• **WHAT IS EXPECTED**
Give the data again exactly as it appears.

(Stored data)

$ cat src/rtl/jtagCfgPath.sv
module jtagCfgPath
  import jtagCfgPkg::*;
#(
  parameter int W = 16,
  parameter int ADDR_W = 6,
  parameter int TAG_W = 5,
  parameter int DIV = 4,
  parameter logic [W-1:0] SYNC_WORD = 16'hAA99,
  parameter logic [W-1:0] NOOP_WORD = 16'h2000,
  parameter logic [TAG_W-1:0] HDR_TAG = 5'b00101
) (
  input  logic clk,
  input  logic rstN,
  input  ctl_t ctl,
  input  logic [ADDR_W-1:0] regAddr,
  input  logic tdo,
  output logic tck,
  output logic tdi,
  output logic stepEnd,
  output logic riseNow,
  output logic [W-1:0] rdWord
);

  localparam int DIV_W  = (DIV > 2) ? $clog2(DIV) : 1;
  localparam int HALF   = DIV / 2;
  localparam int WCNT_W = W - TAG_W - ADDR_W;
  localparam int CMD_W  = 4 * W;

  logic [DIV_W-1:0] cntDiv;
  logic [CMD_W-1:0] cmdReg;
  logic [W-1:0] header;

  assign header  = {HDR_TAG, regAddr, WCNT_W'(1)};
  assign tck     = ctl.run && (cntDiv >= DIV_W'(HALF));
  assign stepEnd = ctl.run && (cntDiv == DIV_W'(DIV - 1));
  assign riseNow = ctl.run && (cntDiv == DIV_W'(HALF - 1));
  assign tdi     = ctl.useIr ? ctl.irBit : (ctl.useCmd ? cmdReg[CMD_W-1] : 1'b0);

  always_ff @(posedge clk or negedge rstN) begin
    if (!rstN) begin
      cntDiv <= '0;
    end else if (!ctl.run || stepEnd) begin
      cntDiv <= '0;
    end else begin
      cntDiv <= cntDiv + DIV_W'(1);
    end
  end

  always_ff @(posedge clk or negedge rstN) begin
    if (!rstN) begin
      cmdReg <= '0;
    end else if (ctl.loadCmd) begin
      cmdReg <= {SYNC_WORD, header, NOOP_WORD, NOOP_WORD};
    end else if (ctl.shiftCmd) begin
      cmdReg <= {cmdReg[CMD_W-2:0], 1'b0};
    end
  end

  always_ff @(posedge clk or negedge rstN) begin
    if (!rstN) begin
      rdWord <= '0;
    end else if (ctl.captureBit) begin
      rdWord <= {rdWord[W-2:0], tdo};
    end
  end

  assert_idle_clock_R1: assert property (@(posedge clk) disable iff (!rstN)
    !ctl.run |-> !tck);

  assert_hold_data_R10: assert property (@(posedge clk) disable iff (!rstN)
    !ctl.run |=> $stable(rdWord));

endmodule

$ cat src/rtl/jtagCfgReader.sv
module jtagCfgReader
  import jtagCfgPkg::*;
#(
  parameter int W = 16,
  parameter int ADDR_W = 6,
  parameter int TAG_W = 5,
  parameter int DIV = 4,
  parameter int IR_W = 6,
  parameter logic [IR_W-1:0] IR_CFG_IN = 6'b000101,
  parameter logic [IR_W-1:0] IR_CFG_OUT = 6'b000100,
  parameter logic [W-1:0] SYNC_WORD = 16'hAA99,
  parameter logic [W-1:0] NOOP_WORD = 16'h2000,
  parameter logic [TAG_W-1:0] HDR_TAG = 5'b00101
) (
  input  logic clk,
  input  logic rstN,
  input  logic start,
  input  logic [ADDR_W-1:0] regAddr,
  output logic busy,
  output logic done,
  output logic [W-1:0] rdData,
  output logic tck,
  output logic tms,
  output logic tdi,
  input  logic tdo
);

  ctl_t ctl;
  logic stepEnd;
  logic riseNow;

  jtagCfgCtrl #(
    .W(W), .IR_W(IR_W), .IR_CFG_IN(IR_CFG_IN), .IR_CFG_OUT(IR_CFG_OUT)
  ) uCtrl (
    .clk(clk), .rstN(rstN), .start(start), .stepEnd(stepEnd), .riseNow(riseNow),
    .ctl(ctl), .tms(tms), .busy(busy), .done(done)
  );

  jtagCfgPath #(
    .W(W), .ADDR_W(ADDR_W), .TAG_W(TAG_W), .DIV(DIV),
    .SYNC_WORD(SYNC_WORD), .NOOP_WORD(NOOP_WORD), .HDR_TAG(HDR_TAG)
  ) uPath (
    .clk(clk), .rstN(rstN), .ctl(ctl), .regAddr(regAddr), .tdo(tdo),
    .tck(tck), .tdi(tdi), .stepEnd(stepEnd), .riseNow(riseNow), .rdWord(rdData)
  );

  assert_lines_steady_R2: assert property (@(posedge clk) disable iff (!rstN)
    tck |-> ($stable(tms) && $stable(tdi)));

endmodule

• **YOUR SOLUTION**
$ cat src/rtl/jtagCfgPath.sv
module jtagCfgPath
  import jtagCfgPkg::*;
#(
  parameter int W = 16,
  parameter int ADDR_W = 6,
  parameter int TAG_W = 5,
  parameter int DIV = 4,
  parameter logic [W-1:0] SYNC_WORD = 16'hAA99,
  parameter logic [W-1:0] NOOP_WORD = 16'h2000,
  parameter logic [TAG_W-1:0] HDR_TAG = 5'b00101
) (
  input  logic clk,
  input  logic rstN,
  input  ctl_t ctl,
  input  logic [ADDR_W-1:0] regAddr,
  input  logic tdo,
  output logic tck,
  output logic tdi,
  output logic stepEnd,
  output logic riseNow,
  output logic [W-1:0] rdWord
);

  localparam int DIV_W  = (DIV > 2) ? $clog2(DIV) : 1;
  localparam int HALF   = DIV / 2;
  localparam int WCNT_W = W - TAG_W - ADDR_W;
  localparam int CMD_W  = 4 * W;

  logic [DIV_W-1:0] cntDiv;
  logic [CMD_W-1:0] cmdReg;
  logic [W-1:0] header;

  assign header  = {HDR_TAG, regAddr, WCNT_W'(1)};
  assign tck     = ctl.run && (cntDiv >= DIV_W'(HALF));
  assign stepEnd = ctl.run && (cntDiv == DIV_W'(DIV - 1));
  assign riseNow = ctl.run && (cntDiv == DIV_W'(HALF - 1));
  assign tdi     = ctl.useIr ? ctl.irBit : (ctl.useCmd ? cmdReg[CMD_W-1] : 1'b0);

  always_ff @(posedge clk or negedge rstN) begin
    if (!rstN) begin
      cntDiv <= '0;
    end else if (!ctl.run || stepEnd) begin
      cntDiv <= '0;
    end else begin
      cntDiv <= cntDiv + DIV_W'(1);
    end
  end

  always_ff @(posedge clk or negedge rstN) begin
    if (!rstN) begin
      cmdReg <= '0;
    end else if (ctl.loadCmd) begin
      cmdReg <= {SYNC_WORD, header, NOOP_WORD, NOOP_WORD};
    end else if (ctl.shiftCmd) begin
      cmdReg <= {cmdReg[CMD_W-2:0], 1'b0};
    end
  end

  always_ff @(posedge clk or negedge rstN) begin
    if (!rstN) begin
      rdWord <= '0;
    end else if (ctl.captureBit) begin
      rdWord <= {rdWord[W-2:0], tdo};
    end
  end

  assert_idle_clock_R1: assert property (@(posedge clk) disable iff (!rstN)
    !ctl.run |-> !tck);

  assert_hold_data_R10: assert property (@(posedge clk) disable iff (!rstN)
    !ctl.run |=> $stable(rdWord));

endmodule

$ cat src/rtl/jtagCfgReader.sv
module jtagCfgReader
  import jtagCfgPkg::*;
#(
  parameter int W = 16,
  parameter int ADDR_W = 6,
  parameter int TAG_W = 5,
  parameter int DIV = 4,
  parameter int IR_W = 6,
  parameter logic [IR_W-1:0] IR_CFG_IN = 6'b000101,
  parameter logic [IR_W-1:0] IR_CFG_OUT = 6'b000100,
  parameter logic [W-1:0] SYNC_WORD = 16'hAA99,
  parameter logic [W-1:0] NOOP_WORD = 16'h2000,
  parameter logic [TAG_W-1:0] HDR_TAG = 5'b00101
) (
  input  logic clk,
  input  logic rstN,
  input  logic start,
  input  logic [ADDR_W-1:0] regAddr,
  output logic busy,
  output logic done,
  output logic [W-1:0] rdData,
  output logic tck,
  output logic tms,
  output logic tdi,
  input  logic tdo
);

  ctl_t ctl;
  logic stepEnd;
  logic riseNow;

  jtagCfgCtrl #(
    .W(W), .IR_W(IR_W), .IR_CFG_IN(IR_CFG_IN), .IR_CFG_OUT(IR_CFG_OUT)
  ) uCtrl (
    .clk(clk), .rstN(rstN), .start(start), .stepEnd(stepEnd), .riseNow(riseNow),
    .ctl(ctl), .tms(tms), .busy(busy), .done(done)
  );

  jtagCfgPath #(
    .W(W), .ADDR_W(ADDR_W), .TAG_W(TAG_W), .DIV(DIV),
    .SYNC_WORD(SYNC_WORD), .NOOP_WORD(NOOP_WORD), .HDR_TAG(HDR_TAG)
  ) uPath (
    .clk(clk), .rstN(rstN), .ctl(ctl), .regAddr(regAddr), .tdo(tdo),
    .tck(tck), .tdi(tdi), .stepEnd(stepEnd), .riseNow(riseNow), .rdWord(rdData)
  );

  assert_lines_steady_R2: assert property (@(posedge clk) disable iff (!rstN)
    tck |-> ($stable(tms) && $stable(tdi)));

endmodule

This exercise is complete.